Comparison of UV–Vis diffuse reflectance spectra of the as-precipitated sample and those fabricated by different methods. a Microwave-assisted hydrothermal-treated samples at different holding times: 1 h (HW1), 2 h (HW2) and 4 h (HW4); b hydrothermal-treated samples at different holding times: 12 h (H12), 30 h (H30) and 48 h (H48); c oil bath heat-treated samples at different holding times: 6 h (O6), 8 h (O8) and 10 h (O10). Insets show Kubelka–Munk functions to calculate the energy band gap
The kinetic plot of the photocatalytic decoloring of methylene blue organic dye solution under simulated solar light is shown in Fig. 5. The photocatalytic activities of Ag3PO4 samples prepared by different methods were compared with the precipitated sample under identical conditions. The methylene blue suspension was magnetically stirred in the dark for 30 min to reach an adsorption and desorption equilibrium prior to the photocatalytic reaction. Among the four types of Ag3PO4 samples, HW4 exhibited the best decoloring performance on methylene blue. The rate of photo-decoloring was found to be in the order 4 > 2 > 1 h > precipitated samples as shown in Fig. 5a. The sample HW4 includes hetero-crystals, a sharp polyhedral edge with a rough surface and were polyhedral which demonstrates that rhombic dodecahedral crystals having 12 facets with high surface energies can enhance the photocatalytic reaction [22]. Thus, HW4 shows better photo-decoloring behavior. The half-life (t 1/2) reaction for the samples H48 (Fig. 5b), O10 (Fig. 5c) and P are 30.33, 76.84 and 267 min, respectively. Moreover, HW4 showed the highest photo-activity with a half-life time (t 1/2) of 20.33 min. The rate of photocatalysis was found to be in the order HW4 > H48 > O10 > P (Fig. 5d). The rate constants (k) of all the samples were calculated and are listed in Table 1. The rate constants for HW4, H48 and O10 were 0.034, 0.022 and 0.009 min−1, respectively. The most pronounced photocatalytic performance was observed for the sample HW4. The overall results show that the microstructures with sharp edges, and defects on the surface due to the submicron particles adhering to the microcrystals of the Ag3PO4, had higher photocatalytic activity.
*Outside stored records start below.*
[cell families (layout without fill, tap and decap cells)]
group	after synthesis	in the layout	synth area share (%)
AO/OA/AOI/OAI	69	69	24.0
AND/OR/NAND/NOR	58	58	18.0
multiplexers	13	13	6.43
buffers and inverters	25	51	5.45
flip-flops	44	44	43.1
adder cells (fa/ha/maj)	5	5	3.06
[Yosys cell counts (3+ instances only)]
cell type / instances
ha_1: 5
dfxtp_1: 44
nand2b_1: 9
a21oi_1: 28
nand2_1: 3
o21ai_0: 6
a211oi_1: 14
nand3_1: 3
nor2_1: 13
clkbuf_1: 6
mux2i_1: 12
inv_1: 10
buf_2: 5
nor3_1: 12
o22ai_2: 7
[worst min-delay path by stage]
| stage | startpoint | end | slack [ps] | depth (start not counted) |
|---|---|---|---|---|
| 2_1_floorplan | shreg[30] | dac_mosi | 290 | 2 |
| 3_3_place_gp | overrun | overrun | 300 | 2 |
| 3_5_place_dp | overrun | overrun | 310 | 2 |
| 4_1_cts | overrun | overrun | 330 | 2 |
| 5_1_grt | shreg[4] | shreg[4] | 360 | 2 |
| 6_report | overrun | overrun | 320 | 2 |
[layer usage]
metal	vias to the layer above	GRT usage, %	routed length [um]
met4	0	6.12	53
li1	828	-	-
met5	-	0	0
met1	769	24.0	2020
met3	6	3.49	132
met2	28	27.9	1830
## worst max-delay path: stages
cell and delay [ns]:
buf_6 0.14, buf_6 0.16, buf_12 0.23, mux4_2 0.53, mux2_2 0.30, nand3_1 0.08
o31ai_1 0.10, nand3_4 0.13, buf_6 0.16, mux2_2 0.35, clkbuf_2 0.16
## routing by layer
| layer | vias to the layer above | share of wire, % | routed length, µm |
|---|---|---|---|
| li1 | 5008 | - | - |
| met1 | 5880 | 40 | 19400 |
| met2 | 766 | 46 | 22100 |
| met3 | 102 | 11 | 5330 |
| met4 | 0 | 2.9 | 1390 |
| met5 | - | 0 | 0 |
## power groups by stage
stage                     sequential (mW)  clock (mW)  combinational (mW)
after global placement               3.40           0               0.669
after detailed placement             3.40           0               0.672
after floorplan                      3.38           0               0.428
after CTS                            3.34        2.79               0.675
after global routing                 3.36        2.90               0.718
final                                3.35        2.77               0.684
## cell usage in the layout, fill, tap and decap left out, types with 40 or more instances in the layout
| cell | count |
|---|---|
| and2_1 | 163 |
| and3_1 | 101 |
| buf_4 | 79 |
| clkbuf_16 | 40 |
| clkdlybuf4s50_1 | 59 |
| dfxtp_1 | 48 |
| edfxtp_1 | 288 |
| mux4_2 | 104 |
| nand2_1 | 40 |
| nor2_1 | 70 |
Photocatalytic decoloring curves of Ag3PO4 samples fabricated by different methods and compared with as precipitated sample (P). a Microwave-assisted hydrothermal-treated samples at different holding times: 1 h (HW1), 2 h (HW2) and 4 h (HW4); b hydrothermal-treated samples at different holding times: 12 h (H12), 30 h (H30) and 48 h (H48); c oil bath heat-treated samples at different holding times: 6 h (O6), 8 h (O8) and 10 h (O10); d comparison between the as-precipitated, microwave-assisted hydrothermal (4 h), hydrothermal (48 h) and oil bath (10 h) samples
Conclusions
In conclusion, the Ag3PO4 samples were successfully synthesized by microwave-assisted hydrothermal, hydrothermal and conventional oil bath heat treatment of as-precipitated Ag3PO4 powders. The rhombic dodecahedron, cubic and polyhedral microcrystals of Ag3PO4 were obtained by the microwave-assisted hydrothermal and hydrothermal methods. On the other hand, oil bath heat-treated samples show more or less spherical microcrystals. Among the three methods, the microwave-assisted hydrothermal method has been found to be the most efficient one because of its short synthesis time, less energy consumption, and better photocatalytic properties. Moreover, the 4-h microwave-assisted hydrothermally-treated sample exhibited excellent photocatalytic activity for methylene blue decoloring under simulated solar light irradiation.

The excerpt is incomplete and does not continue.